_Exercise requirements_
The required output is the line containing "export DETAILED_ROUTE_END_ITERATION = 6" followed by every later line through the end of the data, all reproduced exactly.

———

==> config.mk <==
export PLATFORM = sky130hd
export DESIGN_NAME = fspa_ctrl
export DESIGN_NICKNAME = d
export VERILOG_FILES = /design/src/rtl/fspa_pkg.sv /design/src/rtl/fspa_ctrl.sv
export SDC_FILE = /design/constraint.sdc
export NUM_CORES = 1
export LEC_CHECK = 0
export BUFFER_PORTS_ARGS = -buffer_cell sky130_fd_sc_hd__clkbuf_2
export CAP_MARGIN = 20
export CELL_PAD_IN_SITES_DETAIL_PLACEMENT = 2
export CELL_PAD_IN_SITES_GLOBAL_PLACEMENT = 2
export CORE_MARGIN = 2
export CORE_UTILIZATION = 38
export DETAILED_ROUTE_END_ITERATION = 6
export GPL_TIMING_DRIVEN = 0
export PLACE_DENSITY = 0.91
export SLEW_MARGIN = 20
export SYNTH_ARGS = -nofsm -noshare
export SYNTH_HDL_FRONTEND = slang
export SYNTH_SLANG_ARGS = --single-unit
==> constraint.sdc <==
create_clock -name clock -period 12.8 [get_ports clock]
set_input_delay 1.28 -clock clock [delete_from_list [all_inputs] [get_ports clock]]
set_output_delay 1.28 -clock clock [all_outputs]
set_load 0.02 [all_outputs]
**config.mk**
```make
export PLATFORM = sky130hd
export DESIGN_NAME = tor_front
export DESIGN_NICKNAME = d
export VERILOG_FILES = /design/src/rtl/core/tor_pkg.sv /design/src/rtl/core/tor_front.sv
export SDC_FILE = /design/constraint.sdc
export NUM_CORES = 1
export LEC_CHECK = 0
export BUFFER_PORTS_ARGS = -buffer_cell sky130_fd_sc_hd__buf_2
export CAP_MARGIN = 40
export CORE_ASPECT_RATIO = 2
export CORE_UTILIZATION = 51
export CTS_CLUSTER_SIZE = 20
export DETAILED_ROUTE_END_ITERATION = 12
export PLACE_DENSITY = 0.79
export REMOVE_ABC_BUFFERS = 1
export SYNTH_ARGS = -nofsm -noshare
export SYNTH_HDL_FRONTEND = slang
export SYNTH_SLANG_ARGS = --single-unit
```
**constraint.sdc**
```tcl
create_clock -name clk -period 4 [get_ports clk]
set_input_delay 0.6 -clock clk [delete_from_list [all_inputs] [get_ports clk]]
set_output_delay 0.6 -clock clk [all_outputs]
set_load 0.03 [all_outputs]
```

———

_Response_
export DETAILED_ROUTE_END_ITERATION = 6
export GPL_TIMING_DRIVEN = 0
export PLACE_DENSITY = 0.91
export SLEW_MARGIN = 20
export SYNTH_ARGS = -nofsm -noshare
export SYNTH_HDL_FRONTEND = slang
export SYNTH_SLANG_ARGS = --single-unit
==> constraint.sdc <==
create_clock -name clock -period 12.8 [get_ports clock]
set_input_delay 1.28 -clock clock [delete_from_list [all_inputs] [get_ports clock]]
set_output_delay 1.28 -clock clock [all_outputs]
set_load 0.02 [all_outputs]
**config.mk**
```make
export PLATFORM = sky130hd
export DESIGN_NAME = tor_front
export DESIGN_NICKNAME = d
export VERILOG_FILES = /design/src/rtl/core/tor_pkg.sv /design/src/rtl/core/tor_front.sv
export SDC_FILE = /design/constraint.sdc
export NUM_CORES = 1
export LEC_CHECK = 0
export BUFFER_PORTS_ARGS = -buffer_cell sky130_fd_sc_hd__buf_2
export CAP_MARGIN = 40
export CORE_ASPECT_RATIO = 2
export CORE_UTILIZATION = 51
export CTS_CLUSTER_SIZE = 20
export DETAILED_ROUTE_END_ITERATION = 12
export PLACE_DENSITY = 0.79
export REMOVE_ABC_BUFFERS = 1
export SYNTH_ARGS = -nofsm -noshare
export SYNTH_HDL_FRONTEND = slang
export SYNTH_SLANG_ARGS = --single-unit
```
**constraint.sdc**
```tcl
create_clock -name clk -period 4 [get_ports clk]
set_input_delay 0.6 -clock clk [delete_from_list [all_inputs] [get_ports clk]]
set_output_delay 0.6 -clock clk [all_outputs]
set_load 0.03 [all_outputs]
```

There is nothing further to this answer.